Broke the depth barrier. Before ResNet, networks beyond ~20 layers suffered from degradation. ResNet trained 152-layer networks successfully, and pre-activation variants scaled to 1001 layers.
Surpassed human-level performance on ImageNet (3.57% vs. ~5.1% human top-5 error), though this comparison has significant caveats about task definitions.
Universal backbone. ResNet-50 and ResNet-101 are the most common feature extractors for object detection (Faster R-CNN, YOLO), segmentation (Mask R-CNN, DeepLab), and many other vision tasks.
Influenced all subsequent architectures. Skip connections became ubiquitous: DenseNet, U-Net, Transformers (residual connections in each attention block), and even non-vision networks all incorporate this idea.

Key Technical Details

Training: SGD with momentum 0.9, weight decay $1 \times 1 0^{- 4}$ , batch size 256. Learning rate starts at 0.1 and is divided by 10 at epochs 30 and 60 (90 epochs total).
Initialization: Kaiming (He) initialization, designed specifically for ReLU networks.
Batch normalization is applied after every convolution and before ReLU (in the original formulation).
No dropout is used -- BN provides sufficient regularization.
Global average pooling replaces fully connected layers (except the final 1000-way FC), following GoogLeNet.
ResNet-50 has become the de facto benchmark model: 25.6M parameters, 4.1B FLOPs, and readily available pretrained in every major framework.
Gradient flow analysis: In a plain network, gradients must pass through $L$ multiplicative weight matrices. With skip connections, the gradient has a direct path: $\frac{\partial L}{\partial x _{l}} = \frac{\partial L}{\partial x _{L}} \prod_{i = l}^{L - 1} (1 + \frac{\partial F _{i}}{\partial x _{i}})$ , ensuring the gradient never vanishes completely.

Common Misconceptions

"Skip connections solve vanishing gradients." More precisely, they provide an alternative gradient path that bypasses potentially vanishing paths. The residual branch can still have vanishing gradients, but the identity path ensures some gradient always flows through.
"ResNet learns identity mappings." ResNet makes it easy to learn identity mappings when they are optimal, but the network typically learns non-trivial residual functions. The residuals tend to be small in magnitude, especially in deeper layers.
"More layers always help in ResNet." Returns diminish: ResNet-152 is only 0.3% better than ResNet-101 in top-5 error despite 50 additional layers and 50% more computation. The architecture has practical depth limits governed by diminishing returns, not optimization failure.

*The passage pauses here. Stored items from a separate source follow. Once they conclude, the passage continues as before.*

## config.mk

```make
export PLATFORM = sky130hd
export DESIGN_NAME = channel_frame_sender
export DESIGN_NICKNAME = d
export VERILOG_FILES = /design/src/rtl/channel_frame_sender.sv
export SDC_FILE = /design/constraint.sdc
export NUM_CORES = 1
export LEC_CHECK = 0
export ABC_AREA = 0
export CELL_PAD_IN_SITES_DETAIL_PLACEMENT = 1
export CELL_PAD_IN_SITES_GLOBAL_PLACEMENT = 2
export CORE_AREA = 2 2 62 64
export DETAILED_ROUTE_END_ITERATION = 12
export DIE_AREA = 0 0 64 66
export PLACE_DENSITY = 0.88
export SLEW_MARGIN = 25
export SYNTH_ARGS = -nofsm -noshare
export SYNTH_HDL_FRONTEND = slang
export SYNTH_SLANG_ARGS = --single-unit
```

## constraint.sdc

```tcl
create_clock -name clk -period 5.44 [get_ports clk]
set_clock_uncertainty 0.1 [all_clocks]
set_input_delay 1.088 -clock clk [delete_from_list [all_inputs] [get_ports clk]]
set_output_delay 1.088 -clock clk [all_outputs]
set_load 0.01 [all_outputs]
```
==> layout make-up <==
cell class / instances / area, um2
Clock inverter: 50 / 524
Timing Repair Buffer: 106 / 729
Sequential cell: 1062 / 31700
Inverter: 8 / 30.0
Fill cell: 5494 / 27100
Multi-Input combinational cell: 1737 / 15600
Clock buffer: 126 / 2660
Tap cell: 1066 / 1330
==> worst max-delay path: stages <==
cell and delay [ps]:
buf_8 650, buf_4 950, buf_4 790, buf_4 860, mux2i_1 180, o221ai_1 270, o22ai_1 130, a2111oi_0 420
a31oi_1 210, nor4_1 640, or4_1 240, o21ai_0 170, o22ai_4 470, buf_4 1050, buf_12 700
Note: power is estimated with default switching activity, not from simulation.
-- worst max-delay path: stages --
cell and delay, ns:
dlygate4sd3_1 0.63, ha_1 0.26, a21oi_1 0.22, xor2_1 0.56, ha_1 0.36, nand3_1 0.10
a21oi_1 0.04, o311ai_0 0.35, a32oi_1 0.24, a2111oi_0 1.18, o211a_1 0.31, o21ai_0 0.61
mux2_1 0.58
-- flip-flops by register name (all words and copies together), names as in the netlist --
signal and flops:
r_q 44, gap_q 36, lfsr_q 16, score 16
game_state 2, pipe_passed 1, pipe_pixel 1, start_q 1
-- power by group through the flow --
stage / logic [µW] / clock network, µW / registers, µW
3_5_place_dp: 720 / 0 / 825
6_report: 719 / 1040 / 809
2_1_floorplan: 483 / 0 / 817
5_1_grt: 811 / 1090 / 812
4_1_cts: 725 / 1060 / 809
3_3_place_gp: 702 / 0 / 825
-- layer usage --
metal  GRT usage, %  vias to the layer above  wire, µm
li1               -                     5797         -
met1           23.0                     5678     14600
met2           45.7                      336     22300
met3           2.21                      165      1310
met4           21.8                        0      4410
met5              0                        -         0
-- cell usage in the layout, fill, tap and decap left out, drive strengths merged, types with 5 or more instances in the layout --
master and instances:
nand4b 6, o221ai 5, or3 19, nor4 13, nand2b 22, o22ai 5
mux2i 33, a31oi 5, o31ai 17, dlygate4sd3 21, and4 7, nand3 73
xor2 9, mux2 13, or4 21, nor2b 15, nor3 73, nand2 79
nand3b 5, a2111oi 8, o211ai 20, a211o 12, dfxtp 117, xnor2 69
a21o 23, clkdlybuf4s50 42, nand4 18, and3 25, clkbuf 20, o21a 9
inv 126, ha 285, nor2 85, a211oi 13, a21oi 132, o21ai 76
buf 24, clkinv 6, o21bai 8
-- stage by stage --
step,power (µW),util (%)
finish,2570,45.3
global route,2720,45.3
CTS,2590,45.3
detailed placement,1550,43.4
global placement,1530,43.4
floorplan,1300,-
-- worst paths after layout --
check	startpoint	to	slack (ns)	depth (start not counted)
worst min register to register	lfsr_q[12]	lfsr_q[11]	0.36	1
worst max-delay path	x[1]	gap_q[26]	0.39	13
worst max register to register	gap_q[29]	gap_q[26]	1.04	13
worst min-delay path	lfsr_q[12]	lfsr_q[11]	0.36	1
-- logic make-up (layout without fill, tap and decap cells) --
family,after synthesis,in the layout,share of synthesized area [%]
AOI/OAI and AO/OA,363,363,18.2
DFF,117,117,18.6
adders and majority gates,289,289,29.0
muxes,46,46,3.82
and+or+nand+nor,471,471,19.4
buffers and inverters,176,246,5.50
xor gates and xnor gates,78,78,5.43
**src/rtl/read_bpm_test_link.sv**
```systemverilog
// Receive end of the BPM test link. Parses header + data-word packets arriving
// on the Aurora user clock, checks magic and length, publishes good packets
// with a one-cycle strobe and keeps per-FA-cycle and error statistics.
module read_bpm_test_link #(
    parameter int                     MAGIC_WIDTH     = 16,
    parameter int                     MAGIC_START_BIT = 16,
    parameter int                     INDEX_WIDTH     = 5,
    parameter int                     INDEX_START_BIT = 10,
    parameter int                     NUM_DATA_WORDS  = 3,
    parameter logic [MAGIC_WIDTH-1:0] EXPECTED_MAGIC  = 16'hA5BE,
    parameter int                     COUNT_WIDTH     = 8
) (
    input  logic                         auroraUserClk,
    input  logic                         auroraResetN,
    input  logic                         auroraChannelUp,
    input  logic                         auroraFAstrobe,
    input  logic [31:0]                  BPM_TEST_AXI_STREAM_RX_tdata,
    input  logic                         BPM_TEST_AXI_STREAM_RX_tvalid,
    input  logic                         BPM_TEST_AXI_STREAM_RX_tlast,
    output logic                         packetStrobe,
    output logic [INDEX_WIDTH-1:0]       packetIndex,
    output logic [32*NUM_DATA_WORDS-1:0] packetData,
    output logic                         statusStrobe,
    output logic [1:0]                   statusCode,
    output logic [COUNT_WIDTH-1:0]       packetsLastCycle,
    output logic [15:0]                  errorCount
);

    localparam int WCNT_W = (NUM_DATA_WORDS > 1) ? $clog2(NUM_DATA_WORDS) : 1;
    localparam logic [WCNT_W-1:0] LAST_WORD = WCNT_W'(NUM_DATA_WORDS - 1);

    localparam logic [1:0] CODE_OK    = 2'd0;
    localparam logic [1:0] CODE_MAGIC = 2'd1;
    localparam logic [1:0] CODE_SHORT = 2'd2;
    localparam logic [1:0] CODE_LONG  = 2'd3;

    typedef enum logic [1:0] {
        S_HEADER,
        S_DATA,
        S_DISCARD
    } state_t;

    state_t                  state_reg, state_next;
    logic [WCNT_W-1:0]       word_cnt_reg, word_cnt_next;
    logic [INDEX_WIDTH-1:0]  shadow_index_reg;
    logic [31:0]             shadow_data_reg [NUM_DATA_WORDS];
    logic [COUNT_WIDTH-1:0]  cycle_cnt_reg;

    logic [MAGIC_WIDTH-1:0]       hdr_magic;
    logic [INDEX_WIDTH-1:0]       hdr_index;
    logic [32*NUM_DATA_WORDS-1:0] capture_data;

    logic       store_index;
    logic       store_word;
    logic       pkt_good;
    logic       status_valid;
    logic [1:0] status_code_next;

    assign hdr_magic = BPM_TEST_AXI_STREAM_RX_tdata[MAGIC_START_BIT +: MAGIC_WIDTH];
    assign hdr_index = BPM_TEST_AXI_STREAM_RX_tdata[INDEX_START_BIT +: INDEX_WIDTH];

    // The final data word is still on the bus when the packet completes, so it
    // is taken straight from tdata; earlier words come from the shadow slots.
    generate
        for (genvar gi = 0; gi < NUM_DATA_WORDS; gi++) begin : g_capture
            if (gi == NUM_DATA_WORDS - 1) begin : g_last
                assign capture_data[32*gi +: 32] = BPM_TEST_AXI_STREAM_RX_tdata;
            end else begin : g_shadow
                assign capture_data[32*gi +: 32] = shadow_data_reg[gi];
            end
        end
    endgenerate

    // FSM state and word counter registers.
    always_ff @(posedge auroraUserClk or negedge auroraResetN) begin
        if (!auroraResetN) begin
            state_reg    <= S_HEADER;
            word_cnt_reg <= '0;
        end else begin
            state_reg    <= state_next;
            word_cnt_reg <= word_cnt_next;
        end
    end

    // Next-state logic and per-beat decisions; a dropped channel abandons any
    // partial packet without reporting it.
    always_comb begin
        state_next       = state_reg;
        word_cnt_next    = word_cnt_reg;
        store_index      = 1'b0;
        store_word       = 1'b0;
        pkt_good         = 1'b0;
        status_valid     = 1'b0;
        status_code_next = CODE_OK;
        if (!auroraChannelUp) begin
            state_next    = S_HEADER;
            word_cnt_next = '0;
        end else if (BPM_TEST_AXI_STREAM_RX_tvalid) begin
            case (state_reg)
                S_HEADER: begin
                    if (BPM_TEST_AXI_STREAM_RX_tlast) begin
                        status_valid     = 1'b1;
                        status_code_next = CODE_SHORT;
                    end else if (hdr_magic != EXPECTED_MAGIC) begin
                        status_valid     = 1'b1;
                        status_code_next = CODE_MAGIC;
                        state_next       = S_DISCARD;
                    end else begin
                        store_index   = 1'b1;
                        word_cnt_next = '0;
                        state_next    = S_DATA;
                    end
                end
                S_DATA: begin
                    store_word = 1'b1;
                    if (BPM_TEST_AXI_STREAM_RX_tlast) begin
                        status_valid = 1'b1;
                        state_next   = S_HEADER;
                        if (word_cnt_reg == LAST_WORD) begin
                            pkt_good         = 1'b1;
                            status_code_next = CODE_OK;
                        end else begin
                            status_code_next = CODE_SHORT;
                        end
                    end else if (word_cnt_reg == LAST_WORD) begin
                        status_valid     = 1'b1;
                        status_code_next = CODE_LONG;
                        state_next       = S_DISCARD;
                    end else begin
                        word_cnt_next = word_cnt_reg + WCNT_W'(1);
                    end
                end
                S_DISCARD: begin
                    if (BPM_TEST_AXI_STREAM_RX_tlast) begin
                        state_next = S_HEADER;
                    end
                end
                default: state_next = S_HEADER;
            endcase
        end
    end

    // Shadow copy of the packet being assembled.
    always_ff @(posedge auroraUserClk or negedge auroraResetN) begin
        if (!auroraResetN) begin
            shadow_index_reg <= '0;
            for (int i = 0; i < NUM_DATA_WORDS; i++) begin
                shadow_data_reg[i] <= '0;
            end
        end else begin
            if (store_index) begin
                shadow_index_reg <= hdr_index;
            end
            if (store_word) begin
                shadow_data_reg[word_cnt_reg] <= BPM_TEST_AXI_STREAM_RX_tdata;
            end
        end
    end

    // Publish good packets and status events one cycle after the deciding beat.
    always_ff @(posedge auroraUserClk or negedge auroraResetN) begin
        if (!auroraResetN) begin
            packetStrobe <= 1'b0;
            packetIndex  <= '0;
            packetData   <= '0;
            statusStrobe <= 1'b0;
            statusCode   <= CODE_OK;
        end else begin
            packetStrobe <= pkt_good;
            statusStrobe <= status_valid;
            if (pkt_good) begin
                packetIndex <= shadow_index_reg;
                packetData  <= capture_data;
            end
            if (status_valid) begin
                statusCode <= status_code_next;
            end
        end
    end

    // Good-packet count per FA cycle; a completion on the strobe cycle belongs
    // to the new cycle.
    always_ff @(posedge auroraUserClk or negedge auroraResetN) begin
        if (!auroraResetN) begin
            cycle_cnt_reg    <= '0;
            packetsLastCycle <= '0;
        end else if (auroraFAstrobe) begin
            packetsLastCycle <= cycle_cnt_reg;
            cycle_cnt_reg    <= pkt_good ? COUNT_WIDTH'(1) : '0;
        end else if (pkt_good && (cycle_cnt_reg != '1)) begin
            cycle_cnt_reg <= cycle_cnt_reg + COUNT_WIDTH'(1);
        end
    end

    // Saturating count of every non-OK status event.
    always_ff @(posedge auroraUserClk or negedge auroraResetN) begin
        if (!auroraResetN) begin
            errorCount <= '0;
        end else if (status_valid && (status_code_next != CODE_OK) &&
                     (errorCount != 16'hFFFF)) begin
            errorCount <= errorCount + 16'd1;
        end
    end

endmodule

```
module bus_pair_aligner #(
  parameter int DATA_W  = 16,
  parameter int DEPTH   = 4,
  parameter int TIMEOUT = 255
) (
  input  logic              clk,
  input  logic              rst,
  input  logic              a_valid,
  input  logic [DATA_W-1:0] a_data,
  input  logic              b_valid,
  input  logic [DATA_W-1:0] b_data,
  output logic              pair_valid,
  output logic [DATA_W-1:0] pair_a,
  output logic [DATA_W-1:0] pair_b,
  input  logic              pair_ready,
  input  logic              clr_err,
  output logic              a_ovf,
  output logic              b_ovf,
  output logic              skew_err
);
  localparam int CW = $clog2(DEPTH) + 1;
  typedef enum logic {ALIGNED, SKEW} state_t;
  state_t state;
  logic [15:0] skew_cnt;
  logic [CW-1:0] a_cnt, b_cnt, a_nxt, b_nxt;
  logic [DATA_W-1:0] a_head, b_head;
  logic a_ne, b_ne, a_full, b_full, pop, flush, fl_a, fl_b, wr_a, wr_b, drop_a, drop_b, nxt_skew;
  assign a_ne       = a_cnt != '0;
  assign b_ne       = b_cnt != '0;
  assign a_full     = a_cnt == CW'(DEPTH);
  assign b_full     = b_cnt == CW'(DEPTH);
  assign pair_valid = a_ne & b_ne;
  assign pair_a     = pair_valid ? a_head : '0;
  assign pair_b     = pair_valid ? b_head : '0;
  assign pop        = pair_valid & pair_ready;
  assign flush      = (state == SKEW) && ({1'b0, skew_cnt} + 17'd1 == 17'(TIMEOUT));
  assign fl_a       = flush & a_ne;
  assign fl_b       = flush & b_ne;
  // a full FIFO still takes a word when the head leaves in the same cycle
  assign wr_a       = a_valid & (~a_full | pop) & ~fl_a;
  assign wr_b       = b_valid & (~b_full | pop) & ~fl_b;
  assign drop_a     = a_valid & a_full & ~pop & ~fl_a;
  assign drop_b     = b_valid & b_full & ~pop & ~fl_b;
  assign a_nxt      = fl_a ? '0 : a_cnt + CW'(wr_a) - CW'(pop);
  assign b_nxt      = fl_b ? '0 : b_cnt + CW'(wr_b) - CW'(pop);
  assign nxt_skew   = (a_nxt != '0) ^ (b_nxt != '0);
  bpa_fifo #(.DATA_W(DATA_W), .DEPTH(DEPTH)) u_a (
    .clk(clk), .rst(rst), .wr(wr_a), .din(a_data), .pop(pop), .flush(fl_a), .dout(a_head), .cnt(a_cnt)
  );
  bpa_fifo #(.DATA_W(DATA_W), .DEPTH(DEPTH)) u_b (
    .clk(clk), .rst(rst), .wr(wr_b), .din(b_data), .pop(pop), .flush(fl_b), .dout(b_head), .cnt(b_cnt)
  );
  always_ff @(posedge clk or negedge rst)
    if (!rst) begin
      state    <= ALIGNED;
      skew_cnt <= '0;
      skew_err <= 1'b0;
      a_ovf    <= 1'b0;
      b_ovf    <= 1'b0;
    end else begin
      a_ovf <= drop_a | (a_ovf & ~clr_err);
      b_ovf <= drop_b | (b_ovf & ~clr_err);
      if (flush) begin
        state    <= ALIGNED;
        skew_cnt <= '0;
        skew_err <= 1'b1;
      end else begin
        state    <= nxt_skew ? SKEW : ALIGNED;
        skew_cnt <= (nxt_skew && state == SKEW) ? skew_cnt + 16'd1 : '0;
        skew_err <= 1'b0;
      end
    end
endmodule
### src/rtl/dct_comput.sv
// dct_comput: captures one 13-entry log-mel frame and computes a 13-point
// DCT-II with a single time-multiplexed MAC, one multiply per cycle.
// The 13 MFCC coefficients are presented together with a one-cycle
// mfcc_ready strobe.
// Build option: define DCT_ROUND_EN to round half up before the Q1.14
// scale-down. Without it the scale-down is a floor shift.
`timescale 1ns/1ps

module dct_comput #(
    parameter int N_IN  = 13,
    parameter int N_OUT = 13,
    parameter int DW    = 16,
    parameter int CW    = 16,
    parameter int AW    = 36
) (
    input  logic                 clk,
    input  logic                 reset,
    input  logic signed [DW-1:0] log_in [0:N_IN-1],
    input  logic                 log_ready,
    output logic signed [DW-1:0] mfcc_out [0:N_OUT-1],
    output logic                 mfcc_ready,
    output logic                 busy,
    output logic                 overrun
);
    localparam int PW = DW + CW;
    localparam logic [3:0] N_LAST = 4'(N_IN - 1);
    localparam logic [3:0] K_LAST = 4'(N_OUT - 1);
    localparam logic signed [AW-1:0] SAT_MAX = AW'((2 ** (DW - 1)) - 1);
    localparam logic signed [AW-1:0] SAT_MIN = -SAT_MAX - AW'(1);

    typedef enum logic [1:0] {S_IDLE, S_RUN, S_DONE} state_t;

    // cos(pi*k*(2n+1)/26) in Q1.14. The angle index is folded into the
    // first quadrant, so only 14 magnitudes are stored.
    function automatic logic signed [CW-1:0] cos_q14(input logic [3:0] k, input logic [3:0] n);
        logic [8:0]           m;
        logic [5:0]           r;
        logic [3:0]           idx;
        logic                 neg;
        logic signed [CW-1:0] mag;
        m = 9'(k) * 9'({n, 1'b1});
        r = 6'(m % 9'd52);
        if (r <= 6'd13) begin
            idx = r[3:0];
            neg = 1'b0;
        end else if (r <= 6'd26) begin
            idx = 4'(6'd26 - r);
            neg = 1'b1;
        end else if (r <= 6'd39) begin
            idx = 4'(r - 6'd26);
            neg = 1'b1;
        end else begin
            idx = 4'(6'd52 - r);
            neg = 1'b0;
        end
        case (idx)
            4'd0:    mag = CW'(16384);
            4'd1:    mag = CW'(16265);
            4'd2:    mag = CW'(15908);
            4'd3:    mag = CW'(15319);
            4'd4:    mag = CW'(14507);
            4'd5:    mag = CW'(13484);
            4'd6:    mag = CW'(12264);
            4'd7:    mag = CW'(10865);
            4'd8:    mag = CW'(9307);
            4'd9:    mag = CW'(7614);
            4'd10:   mag = CW'(5810);
            4'd11:   mag = CW'(3921);
            4'd12:   mag = CW'(1975);
            default: mag = '0;
        endcase
        return neg ? -mag : mag;
    endfunction

    // Drops the Q1.14 fraction and clamps the result to the output range.
    function automatic logic signed [DW-1:0] scale_sat(input logic signed [AW-1:0] x);
        logic signed [AW-1:0] t;
`ifdef DCT_ROUND_EN
        t = (x + AW'(8192)) >>> 14;
`else
        t = x >>> 14;
`endif
        if (t > SAT_MAX) t = SAT_MAX;
        else if (t < SAT_MIN) t = SAT_MIN;
        return t[DW-1:0];
    endfunction

    state_t               r_state;
    state_t               w_state_nxt;
    logic [3:0]           r_k;
    logic [3:0]           r_n;
    logic signed [AW-1:0] r_acc;
    logic signed [DW-1:0] r_cap      [0:N_IN-1];
    logic signed [DW-1:0] r_buf      [0:N_OUT-1];
    logic signed [DW-1:0] r_mfcc_out [0:N_OUT-1];
    logic                 r_mfcc_ready;
    logic                 r_overrun;
    logic                 w_capture;
    logic                 w_row_end;
    logic signed [CW-1:0] w_coef;
    logic signed [PW-1:0] w_prod;
    logic signed [AW-1:0] w_sum;

    assign w_coef = cos_q14(r_k, r_n);
    assign w_prod = PW'(r_cap[r_n]) * PW'(w_coef);
    assign w_sum  = r_acc + AW'(w_prod);

    assign mfcc_out   = r_mfcc_out;
    assign mfcc_ready = r_mfcc_ready;
    assign overrun    = r_overrun;
    assign busy       = (r_state != S_IDLE);

    // State register.
    always_ff @(posedge clk) begin
        if (reset) r_state <= S_IDLE;
        else       r_state <= w_state_nxt;
    end

    // Next state. A frame is accepted in IDLE and also in the DONE cycle,
    // so that back-to-back frames see no gap.
    always_comb begin
        w_state_nxt = r_state;
        w_capture   = 1'b0;
        w_row_end   = 1'b0;
        case (r_state)
            S_IDLE: begin
                if (log_ready) begin
                    w_capture   = 1'b1;
                    w_state_nxt = S_RUN;
                end
            end
            S_RUN: begin
                w_row_end = (r_n == N_LAST);
                if (r_n == N_LAST && r_k == K_LAST) w_state_nxt = S_DONE;
            end
            S_DONE: begin
                w_capture   = log_ready;
                w_state_nxt = log_ready ? S_RUN : S_IDLE;
            end
            default: w_state_nxt = S_IDLE;
        endcase
    end

    // Capture, MAC sequencing, output copy and strobes.
    always_ff @(posedge clk) begin
        if (reset) begin
            r_k          <= '0;
            r_n          <= '0;
            r_acc        <= '0;
            r_mfcc_ready <= 1'b0;
            r_overrun    <= 1'b0;
            for (int i = 0; i < N_IN; i++) r_cap[i] <= '0;
            for (int i = 0; i < N_OUT; i++) r_mfcc_out[i] <= '0;
        end else begin
            r_mfcc_ready <= 1'b0;
            r_overrun    <= (r_state == S_RUN) && log_ready;
            if (w_capture) begin
                r_cap <= log_in;
                r_acc <= '0;
                r_k   <= '0;
                r_n   <= '0;
            end else if (r_state == S_RUN) begin
                if (w_row_end) begin
                    r_acc <= '0;
                    r_n   <= '0;
                    r_k   <= (r_k == K_LAST) ? 4'd0 : 4'(r_k + 4'd1);
                end else begin
                    r_acc <= w_sum;
                    r_n   <= 4'(r_n + 4'd1);
                end
            end
            if (r_state == S_DONE) begin
                r_mfcc_out   <= r_buf;
                r_mfcc_ready <= 1'b1;
            end
        end
    end

    // Result buffer: one entry per completed row, published in DONE.
    always_ff @(posedge clk) begin
        if (w_row_end) r_buf[r_k] <= scale_sat(w_sum);
    end

endmodule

Connections to Other Concepts

vggnet.md: ResNet solved the degradation problem that limited VGG-style plain networks to ~19 effective layers.
inception.md: The bottleneck block's $1 \times 1$ convolutions for dimensionality reduction were inspired by Inception's approach. Inception-ResNet later combined both ideas.
densenet.md: Extended the skip connection idea from single shortcuts to dense all-to-all connections within blocks.
batch-normalization.md: Essential component of ResNet; pre-activation variants reorganized the BN placement for better identity mapping.